PROBLEM REQUIREMENTS
Give back exactly the lines of the data below, starting with the line that has "nand3b: 2 / 2" and going on through the line that has "mux2: 8 / 8".

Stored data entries
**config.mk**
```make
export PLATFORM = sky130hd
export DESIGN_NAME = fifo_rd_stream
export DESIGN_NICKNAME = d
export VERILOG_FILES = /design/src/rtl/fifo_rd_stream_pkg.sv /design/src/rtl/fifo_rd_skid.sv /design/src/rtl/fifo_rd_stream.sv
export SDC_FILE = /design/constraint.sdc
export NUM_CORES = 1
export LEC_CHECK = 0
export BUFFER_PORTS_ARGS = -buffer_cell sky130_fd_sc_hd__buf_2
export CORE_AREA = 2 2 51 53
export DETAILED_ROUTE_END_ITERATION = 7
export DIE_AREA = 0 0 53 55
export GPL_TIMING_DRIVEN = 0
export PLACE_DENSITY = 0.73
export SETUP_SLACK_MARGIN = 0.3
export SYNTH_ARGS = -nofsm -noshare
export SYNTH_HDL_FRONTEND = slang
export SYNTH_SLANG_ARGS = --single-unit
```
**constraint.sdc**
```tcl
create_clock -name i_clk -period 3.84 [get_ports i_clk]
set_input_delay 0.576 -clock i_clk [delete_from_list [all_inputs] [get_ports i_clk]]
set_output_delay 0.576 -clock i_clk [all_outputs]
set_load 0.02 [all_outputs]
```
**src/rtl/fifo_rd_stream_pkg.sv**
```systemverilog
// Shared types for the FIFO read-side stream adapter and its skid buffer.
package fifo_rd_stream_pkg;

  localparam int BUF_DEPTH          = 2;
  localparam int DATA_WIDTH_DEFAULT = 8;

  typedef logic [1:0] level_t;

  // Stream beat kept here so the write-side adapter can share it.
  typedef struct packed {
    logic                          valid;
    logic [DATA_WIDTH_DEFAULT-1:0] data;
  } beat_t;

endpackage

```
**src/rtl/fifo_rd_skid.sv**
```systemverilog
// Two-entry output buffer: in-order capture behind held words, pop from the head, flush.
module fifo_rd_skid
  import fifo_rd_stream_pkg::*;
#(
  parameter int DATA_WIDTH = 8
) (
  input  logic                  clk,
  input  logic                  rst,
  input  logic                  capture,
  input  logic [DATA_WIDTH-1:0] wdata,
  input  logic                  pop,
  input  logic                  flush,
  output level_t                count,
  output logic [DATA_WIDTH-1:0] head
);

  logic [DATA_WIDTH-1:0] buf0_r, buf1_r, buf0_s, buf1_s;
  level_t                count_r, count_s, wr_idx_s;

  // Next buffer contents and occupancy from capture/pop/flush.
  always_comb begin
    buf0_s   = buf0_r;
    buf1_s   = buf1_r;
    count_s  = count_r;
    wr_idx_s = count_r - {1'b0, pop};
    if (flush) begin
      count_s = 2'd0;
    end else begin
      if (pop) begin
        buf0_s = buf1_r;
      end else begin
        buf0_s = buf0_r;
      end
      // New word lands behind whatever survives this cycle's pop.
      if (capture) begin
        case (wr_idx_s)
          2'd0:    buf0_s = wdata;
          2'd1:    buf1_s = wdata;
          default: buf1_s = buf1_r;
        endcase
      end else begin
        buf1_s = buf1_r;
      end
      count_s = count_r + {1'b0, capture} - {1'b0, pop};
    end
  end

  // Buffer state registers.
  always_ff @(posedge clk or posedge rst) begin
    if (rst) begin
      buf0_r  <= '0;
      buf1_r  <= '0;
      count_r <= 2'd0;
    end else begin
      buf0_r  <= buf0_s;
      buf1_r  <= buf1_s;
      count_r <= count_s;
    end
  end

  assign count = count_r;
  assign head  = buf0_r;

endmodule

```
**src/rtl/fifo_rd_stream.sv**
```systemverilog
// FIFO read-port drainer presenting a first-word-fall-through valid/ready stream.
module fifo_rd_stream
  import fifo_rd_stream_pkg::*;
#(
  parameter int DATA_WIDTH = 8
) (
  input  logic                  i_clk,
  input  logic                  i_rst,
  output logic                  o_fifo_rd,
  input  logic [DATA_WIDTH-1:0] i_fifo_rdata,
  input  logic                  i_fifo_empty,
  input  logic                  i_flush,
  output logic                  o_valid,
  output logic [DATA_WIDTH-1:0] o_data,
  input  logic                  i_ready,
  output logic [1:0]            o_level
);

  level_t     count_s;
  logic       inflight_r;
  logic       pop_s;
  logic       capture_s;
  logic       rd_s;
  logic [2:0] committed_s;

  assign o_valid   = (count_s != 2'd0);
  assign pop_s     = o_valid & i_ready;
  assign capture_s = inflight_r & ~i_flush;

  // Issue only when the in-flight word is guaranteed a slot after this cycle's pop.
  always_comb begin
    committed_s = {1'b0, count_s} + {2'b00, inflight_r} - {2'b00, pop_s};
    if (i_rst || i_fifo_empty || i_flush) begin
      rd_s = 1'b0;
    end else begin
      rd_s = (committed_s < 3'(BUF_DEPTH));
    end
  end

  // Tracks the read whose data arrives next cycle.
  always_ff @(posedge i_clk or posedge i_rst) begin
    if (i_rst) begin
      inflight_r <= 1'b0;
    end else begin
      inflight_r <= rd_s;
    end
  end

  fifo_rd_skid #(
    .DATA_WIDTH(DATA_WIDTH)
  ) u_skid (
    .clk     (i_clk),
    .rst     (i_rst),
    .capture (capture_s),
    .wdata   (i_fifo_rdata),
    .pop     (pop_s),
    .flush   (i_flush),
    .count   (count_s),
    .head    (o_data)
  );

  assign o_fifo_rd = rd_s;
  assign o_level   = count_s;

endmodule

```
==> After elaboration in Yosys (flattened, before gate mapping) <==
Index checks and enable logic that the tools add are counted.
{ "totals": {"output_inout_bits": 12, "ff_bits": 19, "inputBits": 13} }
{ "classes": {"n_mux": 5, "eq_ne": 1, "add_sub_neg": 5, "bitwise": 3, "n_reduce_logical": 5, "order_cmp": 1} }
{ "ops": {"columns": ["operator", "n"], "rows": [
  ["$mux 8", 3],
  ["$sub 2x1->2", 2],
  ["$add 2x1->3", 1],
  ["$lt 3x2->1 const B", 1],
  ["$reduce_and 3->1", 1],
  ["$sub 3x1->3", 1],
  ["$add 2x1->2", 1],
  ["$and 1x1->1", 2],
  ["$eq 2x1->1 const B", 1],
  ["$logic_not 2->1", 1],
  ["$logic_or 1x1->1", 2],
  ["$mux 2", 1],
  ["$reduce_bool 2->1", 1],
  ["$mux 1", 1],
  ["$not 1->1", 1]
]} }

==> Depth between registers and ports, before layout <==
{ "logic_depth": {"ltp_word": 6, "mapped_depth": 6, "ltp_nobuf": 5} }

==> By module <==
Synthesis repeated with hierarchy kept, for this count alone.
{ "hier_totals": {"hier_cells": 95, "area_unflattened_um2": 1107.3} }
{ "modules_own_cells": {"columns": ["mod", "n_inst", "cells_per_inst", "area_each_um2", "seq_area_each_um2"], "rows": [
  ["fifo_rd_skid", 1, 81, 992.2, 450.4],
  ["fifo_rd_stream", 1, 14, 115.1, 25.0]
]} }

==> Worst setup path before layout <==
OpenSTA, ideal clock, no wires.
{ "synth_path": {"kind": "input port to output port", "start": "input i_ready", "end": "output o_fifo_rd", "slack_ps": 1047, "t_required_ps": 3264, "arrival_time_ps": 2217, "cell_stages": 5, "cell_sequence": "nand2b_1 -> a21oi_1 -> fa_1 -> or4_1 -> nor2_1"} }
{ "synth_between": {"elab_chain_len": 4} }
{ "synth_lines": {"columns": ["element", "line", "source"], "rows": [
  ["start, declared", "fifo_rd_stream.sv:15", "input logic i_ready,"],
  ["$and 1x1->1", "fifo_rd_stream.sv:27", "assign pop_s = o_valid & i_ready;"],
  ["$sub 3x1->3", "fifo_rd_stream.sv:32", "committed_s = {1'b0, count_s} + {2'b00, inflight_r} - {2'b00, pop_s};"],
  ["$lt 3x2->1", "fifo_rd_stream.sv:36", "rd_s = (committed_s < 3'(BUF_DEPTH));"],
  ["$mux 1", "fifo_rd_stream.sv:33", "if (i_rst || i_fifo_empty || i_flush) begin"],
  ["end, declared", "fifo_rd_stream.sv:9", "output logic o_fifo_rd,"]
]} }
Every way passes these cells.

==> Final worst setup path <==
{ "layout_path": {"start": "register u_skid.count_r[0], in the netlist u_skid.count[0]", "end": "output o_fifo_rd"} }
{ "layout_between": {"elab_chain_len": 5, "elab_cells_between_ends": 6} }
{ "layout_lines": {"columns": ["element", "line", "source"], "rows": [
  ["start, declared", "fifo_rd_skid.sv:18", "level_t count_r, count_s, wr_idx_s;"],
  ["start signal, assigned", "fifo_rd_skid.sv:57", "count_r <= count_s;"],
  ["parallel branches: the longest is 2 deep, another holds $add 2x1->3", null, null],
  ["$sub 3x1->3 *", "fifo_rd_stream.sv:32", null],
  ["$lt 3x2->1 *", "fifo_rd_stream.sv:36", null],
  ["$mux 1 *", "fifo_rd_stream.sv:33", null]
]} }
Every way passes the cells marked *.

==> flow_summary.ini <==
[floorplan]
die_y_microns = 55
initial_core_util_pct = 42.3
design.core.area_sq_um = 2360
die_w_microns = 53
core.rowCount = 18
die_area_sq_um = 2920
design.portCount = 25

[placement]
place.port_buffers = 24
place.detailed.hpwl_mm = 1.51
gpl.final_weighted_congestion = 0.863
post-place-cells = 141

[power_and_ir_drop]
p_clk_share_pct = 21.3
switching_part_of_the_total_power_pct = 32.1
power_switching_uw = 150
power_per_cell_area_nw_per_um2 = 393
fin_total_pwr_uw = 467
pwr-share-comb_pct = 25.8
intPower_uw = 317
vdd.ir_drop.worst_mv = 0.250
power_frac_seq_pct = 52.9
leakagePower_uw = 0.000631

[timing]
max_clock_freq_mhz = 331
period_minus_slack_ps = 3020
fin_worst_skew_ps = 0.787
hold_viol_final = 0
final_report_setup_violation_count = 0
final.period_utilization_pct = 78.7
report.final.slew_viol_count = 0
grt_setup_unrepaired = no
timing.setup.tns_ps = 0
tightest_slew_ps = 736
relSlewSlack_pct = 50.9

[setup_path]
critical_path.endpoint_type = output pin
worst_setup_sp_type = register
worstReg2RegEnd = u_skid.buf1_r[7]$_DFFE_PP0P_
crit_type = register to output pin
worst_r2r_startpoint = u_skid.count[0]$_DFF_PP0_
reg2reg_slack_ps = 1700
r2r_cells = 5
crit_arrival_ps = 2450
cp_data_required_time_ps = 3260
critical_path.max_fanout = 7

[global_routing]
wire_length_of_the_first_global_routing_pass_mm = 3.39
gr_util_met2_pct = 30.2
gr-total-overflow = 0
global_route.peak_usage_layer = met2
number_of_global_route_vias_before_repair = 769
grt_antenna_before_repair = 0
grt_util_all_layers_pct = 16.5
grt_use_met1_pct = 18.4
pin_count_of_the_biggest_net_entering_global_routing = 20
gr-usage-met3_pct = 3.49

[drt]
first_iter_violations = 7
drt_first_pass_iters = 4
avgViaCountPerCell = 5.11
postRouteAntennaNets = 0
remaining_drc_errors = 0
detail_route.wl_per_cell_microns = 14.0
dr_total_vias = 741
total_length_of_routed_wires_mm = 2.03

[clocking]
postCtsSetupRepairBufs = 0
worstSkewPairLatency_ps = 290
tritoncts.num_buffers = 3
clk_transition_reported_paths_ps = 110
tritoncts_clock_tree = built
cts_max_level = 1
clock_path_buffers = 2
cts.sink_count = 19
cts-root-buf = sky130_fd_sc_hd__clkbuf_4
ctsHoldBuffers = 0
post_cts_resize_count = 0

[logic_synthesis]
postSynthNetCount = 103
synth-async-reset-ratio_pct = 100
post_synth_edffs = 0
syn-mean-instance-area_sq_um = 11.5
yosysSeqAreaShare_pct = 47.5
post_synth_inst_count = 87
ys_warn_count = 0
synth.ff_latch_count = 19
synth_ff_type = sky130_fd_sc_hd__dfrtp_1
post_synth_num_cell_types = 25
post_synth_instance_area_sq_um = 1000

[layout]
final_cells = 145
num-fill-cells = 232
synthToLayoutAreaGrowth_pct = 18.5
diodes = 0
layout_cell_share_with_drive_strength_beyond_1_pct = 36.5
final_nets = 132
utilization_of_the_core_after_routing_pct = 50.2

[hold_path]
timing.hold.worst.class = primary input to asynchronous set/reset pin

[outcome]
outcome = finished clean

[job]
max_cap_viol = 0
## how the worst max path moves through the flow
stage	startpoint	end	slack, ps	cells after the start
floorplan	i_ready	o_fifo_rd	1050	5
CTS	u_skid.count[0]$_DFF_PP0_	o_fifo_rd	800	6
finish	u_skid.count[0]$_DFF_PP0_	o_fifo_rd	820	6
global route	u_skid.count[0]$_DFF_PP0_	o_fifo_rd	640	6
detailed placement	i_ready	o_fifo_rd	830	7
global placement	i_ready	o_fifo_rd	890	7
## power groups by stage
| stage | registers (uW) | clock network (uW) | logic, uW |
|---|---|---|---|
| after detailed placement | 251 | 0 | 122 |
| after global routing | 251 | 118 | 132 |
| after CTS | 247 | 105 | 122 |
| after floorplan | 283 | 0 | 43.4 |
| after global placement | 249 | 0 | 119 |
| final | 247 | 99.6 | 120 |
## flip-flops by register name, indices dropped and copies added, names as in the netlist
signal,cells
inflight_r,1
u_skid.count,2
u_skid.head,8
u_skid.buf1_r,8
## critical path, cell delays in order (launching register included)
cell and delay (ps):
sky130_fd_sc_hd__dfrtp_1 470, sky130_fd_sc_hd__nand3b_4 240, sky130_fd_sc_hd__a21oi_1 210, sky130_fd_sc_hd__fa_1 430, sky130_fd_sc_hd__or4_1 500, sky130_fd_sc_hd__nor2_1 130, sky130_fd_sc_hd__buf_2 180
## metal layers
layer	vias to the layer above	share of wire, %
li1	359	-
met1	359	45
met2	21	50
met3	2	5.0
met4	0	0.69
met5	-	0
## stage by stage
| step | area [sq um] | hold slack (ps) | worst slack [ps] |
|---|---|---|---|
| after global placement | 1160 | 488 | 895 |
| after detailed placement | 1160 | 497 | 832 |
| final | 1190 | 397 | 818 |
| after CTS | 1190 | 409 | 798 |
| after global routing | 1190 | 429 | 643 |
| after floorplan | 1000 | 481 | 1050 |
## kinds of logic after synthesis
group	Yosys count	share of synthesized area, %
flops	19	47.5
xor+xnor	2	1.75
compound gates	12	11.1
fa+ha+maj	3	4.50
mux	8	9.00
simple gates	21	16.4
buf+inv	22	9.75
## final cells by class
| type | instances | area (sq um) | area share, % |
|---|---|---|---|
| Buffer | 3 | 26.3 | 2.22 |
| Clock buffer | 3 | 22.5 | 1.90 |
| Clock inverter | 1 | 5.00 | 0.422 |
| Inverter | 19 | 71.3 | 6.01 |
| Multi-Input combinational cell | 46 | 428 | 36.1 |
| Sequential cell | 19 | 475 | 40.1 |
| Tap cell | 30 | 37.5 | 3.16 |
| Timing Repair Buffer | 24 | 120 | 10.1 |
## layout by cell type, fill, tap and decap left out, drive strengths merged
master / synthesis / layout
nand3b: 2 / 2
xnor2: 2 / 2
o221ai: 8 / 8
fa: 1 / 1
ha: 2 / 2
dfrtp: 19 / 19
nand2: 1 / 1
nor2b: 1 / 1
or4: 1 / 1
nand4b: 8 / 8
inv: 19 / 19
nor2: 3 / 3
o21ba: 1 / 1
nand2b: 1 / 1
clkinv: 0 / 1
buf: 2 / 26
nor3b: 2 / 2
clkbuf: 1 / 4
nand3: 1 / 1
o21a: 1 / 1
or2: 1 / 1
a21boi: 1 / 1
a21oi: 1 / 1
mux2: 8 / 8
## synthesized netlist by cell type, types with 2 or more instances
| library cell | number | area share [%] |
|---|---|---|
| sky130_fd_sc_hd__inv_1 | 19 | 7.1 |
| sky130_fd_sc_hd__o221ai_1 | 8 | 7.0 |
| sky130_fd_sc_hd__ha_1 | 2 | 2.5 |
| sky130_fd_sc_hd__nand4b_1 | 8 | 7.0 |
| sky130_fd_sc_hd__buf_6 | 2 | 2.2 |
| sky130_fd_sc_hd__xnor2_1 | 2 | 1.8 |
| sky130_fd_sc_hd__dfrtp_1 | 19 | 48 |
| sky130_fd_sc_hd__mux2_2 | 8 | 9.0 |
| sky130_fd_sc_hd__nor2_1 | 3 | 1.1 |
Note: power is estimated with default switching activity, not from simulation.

ANSWER BELOW
nand3b: 2 / 2
xnor2: 2 / 2
o221ai: 8 / 8
fa: 1 / 1
ha: 2 / 2
dfrtp: 19 / 19
nand2: 1 / 1
nor2b: 1 / 1
or4: 1 / 1
nand4b: 8 / 8
inv: 19 / 19
nor2: 3 / 3
o21ba: 1 / 1
nand2b: 1 / 1
clkinv: 0 / 1
buf: 2 / 26
nor3b: 2 / 2
clkbuf: 1 / 4
nand3: 1 / 1
o21a: 1 / 1
or2: 1 / 1
a21boi: 1 / 1
a21oi: 1 / 1
mux2: 8 / 8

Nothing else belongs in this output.